What problem it solves

  • Without a standard, every model-to-tool connection required a custom integration.
  • That created a combinatorial mess: many models × many tools = too many bespoke connectors.

Why it matters

  • MCP acts like a USB-C port for AI:
    • one standard interface,
    • many compatible tools.
  • It supports connections to systems like:
    • email,
    • calendars,
    • code repositories,
    • business databases,
    • and other data sources.
  • It does not change the core agent loop; it just makes tool access much easier and more standardized.

OpenClaw: Research Ideas Become a Product

What OpenClaw represents

  • The episode uses OpenClaw as a real-world example of the modern agent stack.
  • It’s a personal AI agent that can run on a user’s own computer and interact through apps like WhatsApp or Telegram.

Why it stood out

  • Users can grant it access to things like:
    • email,
    • calendar,
    • files,
    • GitHub,
    • and other tools.
  • It uses a skill system: modular instructions that teach the agent how to use specific tools.
  • This is presented as a direct consumer-facing implementation of the agent/tool-use ideas discussed in the episode.

Bigger implication

  • The popularity of systems like OpenClaw suggests that agents are not just chatbots with upgrades.
  • Giving an AI persistent tool access and permission to act on your behalf creates a different class of system with both huge utility and serious risk.

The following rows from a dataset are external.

File: src/rtl/ixs_cell.sv
// One slot of the sorting chain: holds a record, compares it to the incoming key,
// and loads from its left or right neighbor or from the incoming item.
// Depends on ixs_pkg.
module ixs_cell (
  input  logic              clk_i,
  input  ixs_pkg::cell_ctrl_t ctrl_i,
  input  logic              occ_i,
  input  ixs_pkg::rec_t     left_i,
  input  ixs_pkg::rec_t     right_i,
  input  ixs_pkg::rec_t     new_i,
  output logic              gt_o,
  output ixs_pkg::rec_t     rec_o
);

  ixs_pkg::rec_t rec_d, rec_q;

  always_comb begin
    rec_d = rec_q;
    if (ctrl_i.load_right) begin
      rec_d = right_i;
    end else if (ctrl_i.load_left) begin
      rec_d = left_i;
    end else if (ctrl_i.load_new) begin
      rec_d = new_i;
    end
  end

  always_ff @(posedge clk_i) begin
    rec_q <= rec_d;
  end

  // held key strictly above the new one: the new item goes in front of this cell
  assign gt_o  = occ_i && ($signed(rec_q.key) > $signed(new_i.key));
  assign rec_o = rec_q;

endmodule

File: config.mk
export PLATFORM = sky130hd
export DESIGN_NAME = ixs_cell
export DESIGN_NICKNAME = d
export VERILOG_FILES = /design/src/rtl/ixs_pkg.sv /design/src/rtl/ixs_cell.sv
export SDC_FILE = /design/constraint.sdc
export NUM_CORES = 1
export LEC_CHECK = 0
export BUFFER_PORTS_ARGS = -buffer_cell sky130_fd_sc_hd__buf_2
export CAP_MARGIN = 20
export CORE_AREA = 2 2 101 103
export CTS_BUF_LIST = sky130_fd_sc_hd__clkbuf_8
export CTS_CLUSTER_SIZE = 16
export DETAILED_ROUTE_END_ITERATION = 10
export DIE_AREA = 0 0 103 105
export MAX_ROUTING_LAYER = met4
export PLACE_DENSITY = 0.79
export SYNTH_ARGS = -nofsm -noshare
export SYNTH_HDL_FRONTEND = slang
export SYNTH_SLANG_ARGS = --single-unit
File: constraint.sdc
create_clock -name clk_i -period 3.6 [get_ports clk_i]
set_input_delay 0.18 -clock clk_i [delete_from_list [all_inputs] [get_ports clk_i]]
set_output_delay 0.18 -clock clk_i [all_outputs]
set_load 0.03 [all_outputs]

Why This Matters for AI Agents

The foundational loop

  • The episode frames tool use as central to the definition of an AI agent:
    • observe
    • reason
    • act
    • repeat
  • Tools are how the agent interacts with the world and gets new observations.

The tradeoff

  • More tools mean more capability.
  • But more tools also mean:
    • more ways to make mistakes,
    • more oversight challenges,
    • more security concerns,
    • and harder evaluation.

Open questions raised

  • How do you evaluate long tool-use sequences?
  • How do you supervise an agent acting faster than a human can monitor?
  • What permissions should an agent have?
  • How do you decide which tools to give it?

What’s Coming Next

  • The hosts preview the next episode, which will focus on memory and context.
  • Once an agent can act over multiple steps, the next question becomes:
    • what can it remember?
    • how much context can it hold?
    • and what happens when tasks outlast its attention window?

Bottom Line

This episode argues that tool use is the hinge between a chatbot and a true agent. ReAct showed how to combine reasoning with action in a reliable, interpretable loop. Toolformer showed that models can learn when to invoke tools on their own. MCP made tool integration practical at scale. Together, these developments explain how AI systems moved from impressive text generators to agents that can do useful work in the real world.